Since I am a male, I can only tell you how I react to the ads directed at men. I know there was a time at the start of puberty when it was suddenly difficult to talk to a girl and I didn’t know why but that quickly passed. From all of the ads I’m getting, it would appear that this difficulty or fear of talking to a woman now goes on well past the onset of puberty. I have wondered why. I have wondered if technology isn’t interfering. I have seen couples sitting in a coffee shop obviously texting each other just across the table and only rarely looking at the other person. I’ve also wondered if it’s the dating apps – swipe left swipe right? That certainly doesn’t require any interaction with the opposite sex. Perhaps, you have an answer. I’m sure the sociologists are looking at the problem and may even have an answer I’m unaware of.

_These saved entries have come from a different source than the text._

File: config.mk
export PLATFORM = sky130hd
export DESIGN_NAME = peak_dpu_lsu_flat
export DESIGN_NICKNAME = d
export VERILOG_FILES = /design/src/rtl/peak_dpu_pkg.sv /design/src/rtl/peak_dpu_lsu_if.sv /design/src/rtl/peak_dpu_lsu_align.sv /design/src/rtl/peak_dpu_lsu.sv /design/src/flat_wrapper.sv
export SDC_FILE = /design/constraint.sdc
export NUM_CORES = 1
export LEC_CHECK = 0
export ABC_AREA = 1
export CAP_MARGIN = 20
export CORE_MARGIN = 5
export CORE_UTILIZATION = 44
export CTS_BUF_LIST = sky130_fd_sc_hd__clkbuf_8
export DETAILED_ROUTE_END_ITERATION = 16
export GPL_ROUTABILITY_DRIVEN = 0
export PLACE_DENSITY = 0.76
export SETUP_SLACK_MARGIN = 0.2
export SYNTH_ARGS = -nofsm -noshare
export SYNTH_HDL_FRONTEND = slang
export SYNTH_SLANG_ARGS = --single-unit
File: constraint.sdc
create_clock -name clk -period 4.2 [get_ports clk]
set_input_delay 1.26 -clock clk [delete_from_list [all_inputs] [get_ports clk]]
set_output_delay 1.26 -clock clk [all_outputs]
set_load 0.01 [all_outputs]
<file path="src/rtl/ins_cache_controller.sv">
// ins_cache_controller
//   Direct-mapped instruction cache with a block-fill controller, sitting between
//   the CPU fetch stage and the instruction memory. Lines are 16 bytes. Hits return
//   the instruction word combinationally. A miss stalls the CPU through BUSYWAIT
//   while a block is read over the READ/BUSYWAIT handshake, then the line is filled.
//
// Ports
//   CLK           in   1    system clock, posedge
//   RESET         in   1    synchronous, active-high reset
//   READ          in   1    CPU fetch request
//   ADDRESS       in   32   CPU byte address (PC); bits [1:0] ignored
//   INSTRUCTION   out  32   fetched word, 0 when idle or on a miss
//   BUSYWAIT      out  1    stall to CPU
//   MEM_READ      out  1    block read request to instruction memory
//   MEM_ADDRESS   out  28   block address (registered at miss time)
//   MEM_READDATA  in   128  block from memory, byte 0 in [7:0]
//   MEM_BUSYWAIT  in   1    memory busy; falls when MEM_READDATA is valid
//
// state      | meaning
// -----------+------------------------------------------------------------
// S_IDLE     | serving hits; a miss latches the block address and requests it
// S_MEM_READ | MEM_READ high, waiting for memory to drop MEM_BUSYWAIT
// S_UPDATE   | write the returned block, tag and valid into the line

module ins_cache_controller #(
    parameter int INDEX_BITS = 3,
    parameter int TAG_BITS   = 25    // must equal 28 - INDEX_BITS
) (
    input  logic         CLK,
    input  logic         RESET,
    input  logic         READ,
    input  logic [31:0]  ADDRESS,
    output logic [31:0]  INSTRUCTION,
    output logic         BUSYWAIT,
    output logic         MEM_READ,
    output logic [27:0]  MEM_ADDRESS,
    input  logic [127:0] MEM_READDATA,
    input  logic         MEM_BUSYWAIT
);

    localparam int LINES = 1 << INDEX_BITS;

    typedef enum logic [1:0] {
        S_IDLE     = 2'd0,
        S_MEM_READ = 2'd1,
        S_UPDATE   = 2'd2
    } state_t;

    state_t state;
    state_t state_nxt;

    logic [LINES-1:0]    valid;
    logic [TAG_BITS-1:0] tag_store  [LINES];
    logic [127:0]        data_store [LINES];

    logic [TAG_BITS-1:0]   addr_tag;
    logic [INDEX_BITS-1:0] addr_index;
    logic [1:0]            addr_word;
    logic [INDEX_BITS-1:0] fill_index;
    logic [TAG_BITS-1:0]   fill_tag;
    logic [127:0]          line_data;
    logic                  hit;
    logic                  unused_addr_bits;

    assign addr_tag   = ADDRESS[31:4+INDEX_BITS];
    assign addr_index = ADDRESS[4+INDEX_BITS-1:4];
    assign addr_word  = ADDRESS[3:2];
    // Byte offset within the word is deliberately ignored (no misalignment trap).
    assign unused_addr_bits = ^ADDRESS[1:0];

    // The fill targets the registered block address, so a CPU that changes
    // ADDRESS mid-stall cannot redirect the write to another line.
    assign fill_index = MEM_ADDRESS[INDEX_BITS-1:0];
    assign fill_tag   = MEM_ADDRESS[27:INDEX_BITS];

    assign hit       = READ & valid[addr_index] & (tag_store[addr_index] == addr_tag);
    assign line_data = data_store[addr_index];

    always_comb begin
        INSTRUCTION = 32'h0;
        if (hit && !RESET) begin
            case (addr_word)
                2'd0:    INSTRUCTION = line_data[31:0];
                2'd1:    INSTRUCTION = line_data[63:32];
                2'd2:    INSTRUCTION = line_data[95:64];
                default: INSTRUCTION = line_data[127:96];
            endcase
        end
    end

    always_comb begin
        state_nxt = state;
        BUSYWAIT  = 1'b0;
        MEM_READ  = 1'b0;
        case (state)
            S_IDLE: begin
                BUSYWAIT = READ & ~hit;
                if (READ && !hit) state_nxt = S_MEM_READ;
            end
            S_MEM_READ: begin
                BUSYWAIT = 1'b1;
                MEM_READ = 1'b1;
                if (!MEM_BUSYWAIT) state_nxt = S_UPDATE;
            end
            S_UPDATE: begin
                BUSYWAIT  = 1'b1;
                state_nxt = S_IDLE;
            end
            default: state_nxt = S_IDLE;
        endcase
        if (RESET) BUSYWAIT = 1'b0;
    end

    always_ff @(posedge CLK) begin
        if (RESET) begin
            state       <= S_IDLE;
            valid       <= '0;
            MEM_ADDRESS <= '0;
        end else begin
            state <= state_nxt;
            if (state == S_IDLE && READ && !hit) MEM_ADDRESS <= ADDRESS[31:4];
            if (state == S_UPDATE) valid[fill_index] <= 1'b1;
        end
    end

    // Tag and data arrays carry no reset; the valid bits alone gate their use.
    always_ff @(posedge CLK) begin
        if (!RESET && state == S_UPDATE) begin
            data_store[fill_index] <= MEM_READDATA;
            tag_store[fill_index]  <= fill_tag;
        end
    end

endmodule

</file>
`config.mk`:
```
export PLATFORM = sky130hd
export DESIGN_NAME = stopwatch_counter
export DESIGN_NICKNAME = d
export VERILOG_FILES = /design/src/rtl/stopwatch_pkg.sv /design/src/rtl/bcd_digit_counter.sv /design/src/rtl/stopwatch_counter.sv
export SDC_FILE = /design/constraint.sdc
export NUM_CORES = 1
export LEC_CHECK = 0
export CORE_MARGIN = 5
export CORE_UTILIZATION = 45
export CTS_BUF_LIST = sky130_fd_sc_hd__clkbuf_16
export DETAILED_ROUTE_END_ITERATION = 16
export PLACE_DENSITY_LB_ADDON = 0.25
export SETUP_SLACK_MARGIN = 0.15
export SYNTH_ARGS = -nofsm -noshare
export SYNTH_HDL_FRONTEND = slang
export SYNTH_HIERARCHICAL = 1
export SYNTH_SLANG_ARGS = --single-unit
```
`constraint.sdc`:
```
create_clock -name clk -period 10.85 [get_ports clk]
set_input_delay 2.17 -clock clk [delete_from_list [all_inputs] [get_ports clk]]
set_output_delay 2.17 -clock clk [all_outputs]
set_load 0.02 [all_outputs]
```
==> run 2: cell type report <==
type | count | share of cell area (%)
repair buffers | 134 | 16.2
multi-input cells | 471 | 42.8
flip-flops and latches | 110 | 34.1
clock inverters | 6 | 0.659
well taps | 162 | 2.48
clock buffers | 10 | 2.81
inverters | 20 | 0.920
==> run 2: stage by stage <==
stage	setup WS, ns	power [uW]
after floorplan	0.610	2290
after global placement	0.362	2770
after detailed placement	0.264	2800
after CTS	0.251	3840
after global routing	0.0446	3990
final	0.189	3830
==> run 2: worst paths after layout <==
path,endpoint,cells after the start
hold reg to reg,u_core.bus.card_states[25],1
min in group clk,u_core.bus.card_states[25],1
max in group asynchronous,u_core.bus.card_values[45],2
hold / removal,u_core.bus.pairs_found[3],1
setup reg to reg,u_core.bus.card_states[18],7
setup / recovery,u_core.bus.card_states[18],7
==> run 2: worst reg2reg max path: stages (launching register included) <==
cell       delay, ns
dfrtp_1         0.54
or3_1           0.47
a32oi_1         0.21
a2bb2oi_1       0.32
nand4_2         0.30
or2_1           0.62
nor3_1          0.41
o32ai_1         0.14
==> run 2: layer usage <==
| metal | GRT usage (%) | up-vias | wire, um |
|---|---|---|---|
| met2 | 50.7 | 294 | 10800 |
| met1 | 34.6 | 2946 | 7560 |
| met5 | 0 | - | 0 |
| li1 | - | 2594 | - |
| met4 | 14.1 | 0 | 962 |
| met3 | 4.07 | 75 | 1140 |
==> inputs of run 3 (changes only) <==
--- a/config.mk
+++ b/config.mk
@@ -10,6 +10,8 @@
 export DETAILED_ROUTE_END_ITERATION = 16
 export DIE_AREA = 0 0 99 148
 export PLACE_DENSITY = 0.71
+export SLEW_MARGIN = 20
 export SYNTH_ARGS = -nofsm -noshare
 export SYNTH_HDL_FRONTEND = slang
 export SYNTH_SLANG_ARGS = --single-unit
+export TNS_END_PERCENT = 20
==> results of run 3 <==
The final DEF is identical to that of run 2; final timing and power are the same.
--- src/rtl/dec_out_collector_pkg.sv ---
// Shared decoder parameters and state encoding for the decoded-beat output collector.
package dec_out_collector_pkg;

  localparam int Zc               = 8;
  localparam int DecOut_lifting   = 1;
  localparam int BlkNumperDecoder = 2;
  localparam int BLK_IDX_W        = 3;

  typedef enum logic [1:0] {
    IDLE = 2'd0,
    RECV = 2'd1,
    DONE = 2'd2
  } state_e;

endpackage

--- src/rtl/dec_out_fifo.sv ---
// Show-ahead synchronous FIFO; the head entry is visible on rdata_o whenever empty_o is low.
module dec_out_fifo #(
  parameter int W     = 13,
  parameter int DEPTH = 16
) (
  input  logic         clk,
  input  logic         rst_n,
  input  logic         clr_i,
  input  logic         push_i,
  input  logic [W-1:0] wdata_i,
  input  logic         pop_i,
  output logic [W-1:0] rdata_o,
  output logic         empty_o,
  output logic         full_o
);

  localparam int AW = $clog2(DEPTH);

  logic [AW:0]  wr_ptr_q, rd_ptr_q;
  logic [W-1:0] mem_q [DEPTH];

  always_ff @(posedge clk or negedge rst_n) begin
    if (!rst_n) begin
      wr_ptr_q <= '0;
      rd_ptr_q <= '0;
    end else if (clr_i) begin
      wr_ptr_q <= '0;
      rd_ptr_q <= '0;
    end else begin
      if (push_i) wr_ptr_q <= wr_ptr_q + (AW+1)'(1);
      if (pop_i)  rd_ptr_q <= rd_ptr_q + (AW+1)'(1);
    end
  end

  // When full, a simultaneous push overwrites the slot being popped, which is safe.
  always_ff @(posedge clk) begin
    if (push_i) mem_q[wr_ptr_q[AW-1:0]] <= wdata_i;
  end

  assign rdata_o = mem_q[rd_ptr_q[AW-1:0]];
  assign empty_o = (wr_ptr_q == rd_ptr_q);
  assign full_o  = (wr_ptr_q[AW] != rd_ptr_q[AW]) &&
                   (wr_ptr_q[AW-1:0] == rd_ptr_q[AW-1:0]);

endmodule

--- src/rtl/dec_out_collector.sv ---
// Frames decoded beats into blocks (sop/eop/block index) and buffers them for a ready/valid sink.
// Optional DEC_OUT_OVF_CNT_EN adds a saturating 16-bit dropped-beat counter output ovf_cnt.
module dec_out_collector
  import dec_out_collector_pkg::*;
#(
  parameter int DW            = Zc*DecOut_lifting,
  parameter int BEATS_PER_BLK = 8,
  parameter int BLK_NUM       = BlkNumperDecoder,
  parameter int FIFO_DEPTH    = 16
) (
  input  logic                 clk,
  input  logic                 rst_n,
  input  logic                 clr,
  input  logic                 dec_valid,
  input  logic [BLK_IDX_W-1:0] dec_valid_cnt,
  input  logic [DW-1:0]        dec_data,
  output logic                 m_valid,
  input  logic                 m_ready,
  output logic [DW-1:0]        m_data,
  output logic                 m_sop,
  output logic                 m_eop,
  output logic [BLK_IDX_W-1:0] m_blk_idx,
  output logic                 ovf,
  output logic                 busy,
  output logic                 all_done
`ifdef DEC_OUT_OVF_CNT_EN
  ,
  output logic [15:0]          ovf_cnt
`endif
);

  localparam int EW  = DW + 2 + BLK_IDX_W;
  localparam int BCW = (BEATS_PER_BLK > 1) ? $clog2(BEATS_PER_BLK) : 1;
  localparam logic [BCW-1:0]       LAST_BEAT = BCW'(BEATS_PER_BLK-1);
  localparam logic [BLK_IDX_W-1:0] LAST_BLK  = BLK_IDX_W'(BLK_NUM-1);

  state_e         state_q, state_d;
  logic [BCW-1:0] beat_cnt_q, beat_cnt_d;
  logic           ovf_q, all_done_q;
  logic           accept, is_sop, is_eop, push, pop, drop;
  logic           fifo_empty, fifo_full;
  logic [EW-1:0]  fifo_wdata, fifo_rdata;

  // Write-side framing: the beat counter advances on every accepted beat, stored or dropped.
  assign accept     = dec_valid && (state_q != DONE) && !clr;
  assign is_sop     = (beat_cnt_q == '0);
  assign is_eop     = (beat_cnt_q == LAST_BEAT);
  assign pop        = m_valid && m_ready && !clr;
  assign push       = accept && (!fifo_full || pop);
  assign drop       = accept && fifo_full && !pop;
  assign fifo_wdata = {dec_valid_cnt, is_sop, is_eop, dec_data};

  always_comb begin
    state_d    = state_q;
    beat_cnt_d = beat_cnt_q;
    case (state_q)
      IDLE, RECV: begin
        if (dec_valid) begin
          beat_cnt_d = is_eop ? '0 : beat_cnt_q + BCW'(1);
          state_d    = (is_eop && dec_valid_cnt == LAST_BLK) ? DONE : RECV;
        end
      end
      default: ;
    endcase
    if (clr) begin
      state_d    = IDLE;
      beat_cnt_d = '0;
    end
  end

  always_ff @(posedge clk or negedge rst_n) begin
    if (!rst_n) begin
      state_q    <= IDLE;
      beat_cnt_q <= '0;
      ovf_q      <= 1'b0;
      all_done_q <= 1'b0;
    end else begin
      state_q    <= state_d;
      beat_cnt_q <= beat_cnt_d;
      if (clr) begin
        ovf_q      <= 1'b0;
        all_done_q <= 1'b0;
      end else begin
        if (drop) ovf_q <= 1'b1;
        if (pop && m_eop && m_blk_idx == LAST_BLK) all_done_q <= 1'b1;
      end
    end
  end

`ifdef DEC_OUT_OVF_CNT_EN
  logic [15:0] ovf_cnt_q;

  always_ff @(posedge clk or negedge rst_n) begin
    if (!rst_n) begin
      ovf_cnt_q <= '0;
    end else if (clr) begin
      ovf_cnt_q <= '0;
    end else if (drop && ovf_cnt_q != 16'hFFFF) begin
      ovf_cnt_q <= ovf_cnt_q + 16'd1;
    end
  end

  assign ovf_cnt = ovf_cnt_q;
`endif

  dec_out_fifo #(
    .W     (EW),
    .DEPTH (FIFO_DEPTH)
  ) u_fifo (
    .clk     (clk),
    .rst_n   (rst_n),
    .clr_i   (clr),
    .push_i  (push),
    .wdata_i (fifo_wdata),
    .pop_i   (pop),
    .rdata_o (fifo_rdata),
    .empty_o (fifo_empty),
    .full_o  (fifo_full)
  );

  // Read side: head fields are forced to zero while empty so reset/clr show a clean bus.
  assign m_valid   = !fifo_empty;
  assign m_data    = m_valid ? fifo_rdata[DW-1:0]          : '0;
  assign m_eop     = m_valid ? fifo_rdata[DW]              : 1'b0;
  assign m_sop     = m_valid ? fifo_rdata[DW+1]            : 1'b0;
  assign m_blk_idx = m_valid ? fifo_rdata[EW-1 -: BLK_IDX_W] : '0;
  assign ovf       = ovf_q;
  assign all_done  = all_done_q;
  assign busy      = (state_q == RECV) || !fifo_empty;

endmodule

This forced me to think about my past experiences. Other than right at the time of puberty, I don’t remember any fear of approaching women. I do remember after the death of my first wife of having a real fear of falling in love with someone. I felt it was my love for my first wife that caused her death in childbirth. It took a while to resolve that. I think it may also be fear that it’s driving both men and women and these ads are providing solutions. Do you agree?
One Response
fear is a great selling point, the new version of sex sells. One thing I do know, my husband has told me many times that he wished someone had told him, just go up and say hello or do you want to dance, it’s either no or yes, and eventually, you’ll get a yes. Bottom line, the no means nothing to you at that stage because you don’t know them and therefore it doesn’t hurt. He says if he had is time again, he’d ask left, right and centre any girl, even those he thought would be out of his league, because let’s face it, someones girls just want to be noticed.